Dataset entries
┌──

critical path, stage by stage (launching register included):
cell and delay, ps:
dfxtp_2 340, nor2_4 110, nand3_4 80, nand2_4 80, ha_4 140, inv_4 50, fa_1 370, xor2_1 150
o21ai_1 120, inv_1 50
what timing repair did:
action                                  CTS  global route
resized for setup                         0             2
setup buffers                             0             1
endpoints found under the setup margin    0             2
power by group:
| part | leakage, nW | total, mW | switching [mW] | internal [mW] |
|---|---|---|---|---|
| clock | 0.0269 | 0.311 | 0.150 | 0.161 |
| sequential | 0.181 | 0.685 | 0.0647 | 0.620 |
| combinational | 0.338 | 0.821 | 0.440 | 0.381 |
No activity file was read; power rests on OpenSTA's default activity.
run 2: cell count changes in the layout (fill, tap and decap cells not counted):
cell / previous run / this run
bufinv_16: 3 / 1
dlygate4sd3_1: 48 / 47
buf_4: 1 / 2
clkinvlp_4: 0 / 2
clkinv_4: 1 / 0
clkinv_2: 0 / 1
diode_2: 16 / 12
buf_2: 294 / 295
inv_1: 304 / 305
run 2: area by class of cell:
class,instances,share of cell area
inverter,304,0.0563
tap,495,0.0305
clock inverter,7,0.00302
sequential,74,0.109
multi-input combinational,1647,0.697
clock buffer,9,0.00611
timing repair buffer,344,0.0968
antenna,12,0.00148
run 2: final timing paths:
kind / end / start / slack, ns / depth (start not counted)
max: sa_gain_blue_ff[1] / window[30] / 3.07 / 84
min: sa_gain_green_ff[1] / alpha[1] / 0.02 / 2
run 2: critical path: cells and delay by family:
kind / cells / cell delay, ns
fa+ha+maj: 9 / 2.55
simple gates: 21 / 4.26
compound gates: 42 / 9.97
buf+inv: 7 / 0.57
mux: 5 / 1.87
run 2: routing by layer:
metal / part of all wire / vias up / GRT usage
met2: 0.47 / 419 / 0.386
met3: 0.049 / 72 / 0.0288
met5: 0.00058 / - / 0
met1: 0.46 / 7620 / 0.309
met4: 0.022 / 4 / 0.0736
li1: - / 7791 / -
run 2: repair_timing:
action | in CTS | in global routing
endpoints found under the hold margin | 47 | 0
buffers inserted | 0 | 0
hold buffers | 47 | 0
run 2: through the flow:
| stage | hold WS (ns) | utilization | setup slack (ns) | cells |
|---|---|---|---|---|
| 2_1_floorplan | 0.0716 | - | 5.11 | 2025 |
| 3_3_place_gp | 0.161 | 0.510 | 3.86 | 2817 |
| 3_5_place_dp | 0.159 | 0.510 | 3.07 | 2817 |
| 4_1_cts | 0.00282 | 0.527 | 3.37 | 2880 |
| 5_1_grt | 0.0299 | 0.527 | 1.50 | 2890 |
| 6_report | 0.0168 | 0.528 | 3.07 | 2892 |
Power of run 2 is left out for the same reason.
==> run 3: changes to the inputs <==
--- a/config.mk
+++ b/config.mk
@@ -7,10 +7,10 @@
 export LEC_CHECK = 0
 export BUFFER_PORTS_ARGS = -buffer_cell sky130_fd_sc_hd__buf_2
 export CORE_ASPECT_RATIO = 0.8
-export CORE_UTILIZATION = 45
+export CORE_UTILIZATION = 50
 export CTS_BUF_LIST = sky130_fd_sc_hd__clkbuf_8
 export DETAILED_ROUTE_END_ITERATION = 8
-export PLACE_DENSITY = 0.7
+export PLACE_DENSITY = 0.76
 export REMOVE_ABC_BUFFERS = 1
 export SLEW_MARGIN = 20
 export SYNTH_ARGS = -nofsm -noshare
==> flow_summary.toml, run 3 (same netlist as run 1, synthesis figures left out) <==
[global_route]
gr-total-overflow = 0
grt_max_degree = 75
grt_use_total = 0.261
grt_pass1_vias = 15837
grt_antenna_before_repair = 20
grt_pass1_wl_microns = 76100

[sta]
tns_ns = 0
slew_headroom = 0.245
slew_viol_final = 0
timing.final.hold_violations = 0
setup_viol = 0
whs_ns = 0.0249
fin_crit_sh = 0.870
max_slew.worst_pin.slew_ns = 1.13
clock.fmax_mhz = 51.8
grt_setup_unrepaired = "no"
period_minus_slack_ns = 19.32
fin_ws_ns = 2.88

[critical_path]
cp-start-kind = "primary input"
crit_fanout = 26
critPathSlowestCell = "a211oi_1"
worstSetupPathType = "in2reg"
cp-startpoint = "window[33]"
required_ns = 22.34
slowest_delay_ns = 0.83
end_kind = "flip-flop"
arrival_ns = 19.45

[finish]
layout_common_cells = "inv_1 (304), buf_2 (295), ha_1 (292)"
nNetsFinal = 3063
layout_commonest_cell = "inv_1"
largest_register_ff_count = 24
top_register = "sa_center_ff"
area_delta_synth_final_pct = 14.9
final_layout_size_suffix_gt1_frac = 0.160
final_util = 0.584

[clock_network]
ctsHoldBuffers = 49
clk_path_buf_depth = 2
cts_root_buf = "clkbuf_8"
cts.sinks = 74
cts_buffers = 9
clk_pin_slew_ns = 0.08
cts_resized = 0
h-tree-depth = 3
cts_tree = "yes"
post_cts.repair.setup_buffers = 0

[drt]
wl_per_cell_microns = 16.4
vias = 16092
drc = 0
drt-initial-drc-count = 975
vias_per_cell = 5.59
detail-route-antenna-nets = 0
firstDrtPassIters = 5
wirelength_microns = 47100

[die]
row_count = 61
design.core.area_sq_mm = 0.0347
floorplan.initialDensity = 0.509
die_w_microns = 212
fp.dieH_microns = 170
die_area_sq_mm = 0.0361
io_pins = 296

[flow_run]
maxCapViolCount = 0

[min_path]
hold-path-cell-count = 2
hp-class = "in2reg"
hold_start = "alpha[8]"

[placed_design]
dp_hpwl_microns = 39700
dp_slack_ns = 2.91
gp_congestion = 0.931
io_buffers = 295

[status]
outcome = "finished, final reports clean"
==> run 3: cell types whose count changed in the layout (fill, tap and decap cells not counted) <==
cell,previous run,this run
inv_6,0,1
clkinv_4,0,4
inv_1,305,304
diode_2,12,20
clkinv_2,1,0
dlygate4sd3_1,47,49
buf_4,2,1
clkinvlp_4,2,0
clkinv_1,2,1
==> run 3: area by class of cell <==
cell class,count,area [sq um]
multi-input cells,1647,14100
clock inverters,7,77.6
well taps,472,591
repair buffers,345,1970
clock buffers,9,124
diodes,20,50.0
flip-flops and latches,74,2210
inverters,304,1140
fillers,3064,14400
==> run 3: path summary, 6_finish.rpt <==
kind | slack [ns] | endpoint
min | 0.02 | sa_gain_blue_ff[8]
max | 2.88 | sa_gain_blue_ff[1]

└──

- [Work to be completed]:
Every entry needs to be copied exactly as it was written.

- [Expected answer]:
critical path, stage by stage (launching register included):
cell and delay, ps:
dfxtp_2 340, nor2_4 110, nand3_4 80, nand2_4 80, ha_4 140, inv_4 50, fa_1 370, xor2_1 150
o21ai_1 120, inv_1 50
what timing repair did:
action                                  CTS  global route
resized for setup                         0             2
setup buffers                             0             1
endpoints found under the setup margin    0             2
power by group:
| part | leakage, nW | total, mW | switching [mW] | internal [mW] |
|---|---|---|---|---|
| clock | 0.0269 | 0.311 | 0.150 | 0.161 |
| sequential | 0.181 | 0.685 | 0.0647 | 0.620 |
| combinational | 0.338 | 0.821 | 0.440 | 0.381 |
No activity file was read; power rests on OpenSTA's default activity.
run 2: cell count changes in the layout (fill, tap and decap cells not counted):
cell / previous run / this run
bufinv_16: 3 / 1
dlygate4sd3_1: 48 / 47
buf_4: 1 / 2
clkinvlp_4: 0 / 2
clkinv_4: 1 / 0
clkinv_2: 0 / 1
diode_2: 16 / 12
buf_2: 294 / 295
inv_1: 304 / 305
run 2: area by class of cell:
class,instances,share of cell area
inverter,304,0.0563
tap,495,0.0305
clock inverter,7,0.00302
sequential,74,0.109
multi-input combinational,1647,0.697
clock buffer,9,0.00611
timing repair buffer,344,0.0968
antenna,12,0.00148
run 2: final timing paths:
kind / end / start / slack, ns / depth (start not counted)
max: sa_gain_blue_ff[1] / window[30] / 3.07 / 84
min: sa_gain_green_ff[1] / alpha[1] / 0.02 / 2
run 2: critical path: cells and delay by family:
kind / cells / cell delay, ns
fa+ha+maj: 9 / 2.55
simple gates: 21 / 4.26
compound gates: 42 / 9.97
buf+inv: 7 / 0.57
mux: 5 / 1.87
run 2: routing by layer:
metal / part of all wire / vias up / GRT usage
met2: 0.47 / 419 / 0.386
met3: 0.049 / 72 / 0.0288
met5: 0.00058 / - / 0
met1: 0.46 / 7620 / 0.309
met4: 0.022 / 4 / 0.0736
li1: - / 7791 / -
run 2: repair_timing:
action | in CTS | in global routing
endpoints found under the hold margin | 47 | 0
buffers inserted | 0 | 0
hold buffers | 47 | 0
run 2: through the flow:
| stage | hold WS (ns) | utilization | setup slack (ns) | cells |
|---|---|---|---|---|
| 2_1_floorplan | 0.0716 | - | 5.11 | 2025 |
| 3_3_place_gp | 0.161 | 0.510 | 3.86 | 2817 |
| 3_5_place_dp | 0.159 | 0.510 | 3.07 | 2817 |
| 4_1_cts | 0.00282 | 0.527 | 3.37 | 2880 |
| 5_1_grt | 0.0299 | 0.527 | 1.50 | 2890 |
| 6_report | 0.0168 | 0.528 | 3.07 | 2892 |
Power of run 2 is left out for the same reason.
==> run 3: changes to the inputs <==
--- a/config.mk
+++ b/config.mk
@@ -7,10 +7,10 @@
 export LEC_CHECK = 0
 export BUFFER_PORTS_ARGS = -buffer_cell sky130_fd_sc_hd__buf_2
 export CORE_ASPECT_RATIO = 0.8
-export CORE_UTILIZATION = 45
+export CORE_UTILIZATION = 50
 export CTS_BUF_LIST = sky130_fd_sc_hd__clkbuf_8
 export DETAILED_ROUTE_END_ITERATION = 8
-export PLACE_DENSITY = 0.7
+export PLACE_DENSITY = 0.76
 export REMOVE_ABC_BUFFERS = 1
 export SLEW_MARGIN = 20
 export SYNTH_ARGS = -nofsm -noshare
==> flow_summary.toml, run 3 (same netlist as run 1, synthesis figures left out) <==
[global_route]
gr-total-overflow = 0
grt_max_degree = 75
grt_use_total = 0.261
grt_pass1_vias = 15837
grt_antenna_before_repair = 20
grt_pass1_wl_microns = 76100

[sta]
tns_ns = 0
slew_headroom = 0.245
slew_viol_final = 0
timing.final.hold_violations = 0
setup_viol = 0
whs_ns = 0.0249
fin_crit_sh = 0.870
max_slew.worst_pin.slew_ns = 1.13
clock.fmax_mhz = 51.8
grt_setup_unrepaired = "no"
period_minus_slack_ns = 19.32
fin_ws_ns = 2.88

[critical_path]
cp-start-kind = "primary input"
crit_fanout = 26
critPathSlowestCell = "a211oi_1"
worstSetupPathType = "in2reg"
cp-startpoint = "window[33]"
required_ns = 22.34
slowest_delay_ns = 0.83
end_kind = "flip-flop"
arrival_ns = 19.45

[finish]
layout_common_cells = "inv_1 (304), buf_2 (295), ha_1 (292)"
nNetsFinal = 3063
layout_commonest_cell = "inv_1"
largest_register_ff_count = 24
top_register = "sa_center_ff"
area_delta_synth_final_pct = 14.9
final_layout_size_suffix_gt1_frac = 0.160
final_util = 0.584

[clock_network]
ctsHoldBuffers = 49
clk_path_buf_depth = 2
cts_root_buf = "clkbuf_8"
cts.sinks = 74
cts_buffers = 9
clk_pin_slew_ns = 0.08
cts_resized = 0
h-tree-depth = 3
cts_tree = "yes"
post_cts.repair.setup_buffers = 0

[drt]
wl_per_cell_microns = 16.4
vias = 16092
drc = 0
drt-initial-drc-count = 975
vias_per_cell = 5.59
detail-route-antenna-nets = 0
firstDrtPassIters = 5
wirelength_microns = 47100

[die]
row_count = 61
design.core.area_sq_mm = 0.0347
floorplan.initialDensity = 0.509
die_w_microns = 212
fp.dieH_microns = 170
die_area_sq_mm = 0.0361
io_pins = 296

[flow_run]
maxCapViolCount = 0

[min_path]
hold-path-cell-count = 2
hp-class = "in2reg"
hold_start = "alpha[8]"

[placed_design]
dp_hpwl_microns = 39700
dp_slack_ns = 2.91
gp_congestion = 0.931
io_buffers = 295

[status]
outcome = "finished, final reports clean"
==> run 3: cell types whose count changed in the layout (fill, tap and decap cells not counted) <==
cell,previous run,this run
inv_6,0,1
clkinv_4,0,4
inv_1,305,304
diode_2,12,20
clkinv_2,1,0
dlygate4sd3_1,47,49
buf_4,2,1
clkinvlp_4,2,0
clkinv_1,2,1
==> run 3: area by class of cell <==
cell class,count,area [sq um]
multi-input cells,1647,14100
clock inverters,7,77.6
well taps,472,591
repair buffers,345,1970
clock buffers,9,124
diodes,20,50.0
flip-flops and latches,74,2210
inverters,304,1140
fillers,3064,14400
==> run 3: path summary, 6_finish.rpt <==
kind | slack [ns] | endpoint
min | 0.02 | sa_gain_blue_ff[8]
max | 2.88 | sa_gain_blue_ff[1]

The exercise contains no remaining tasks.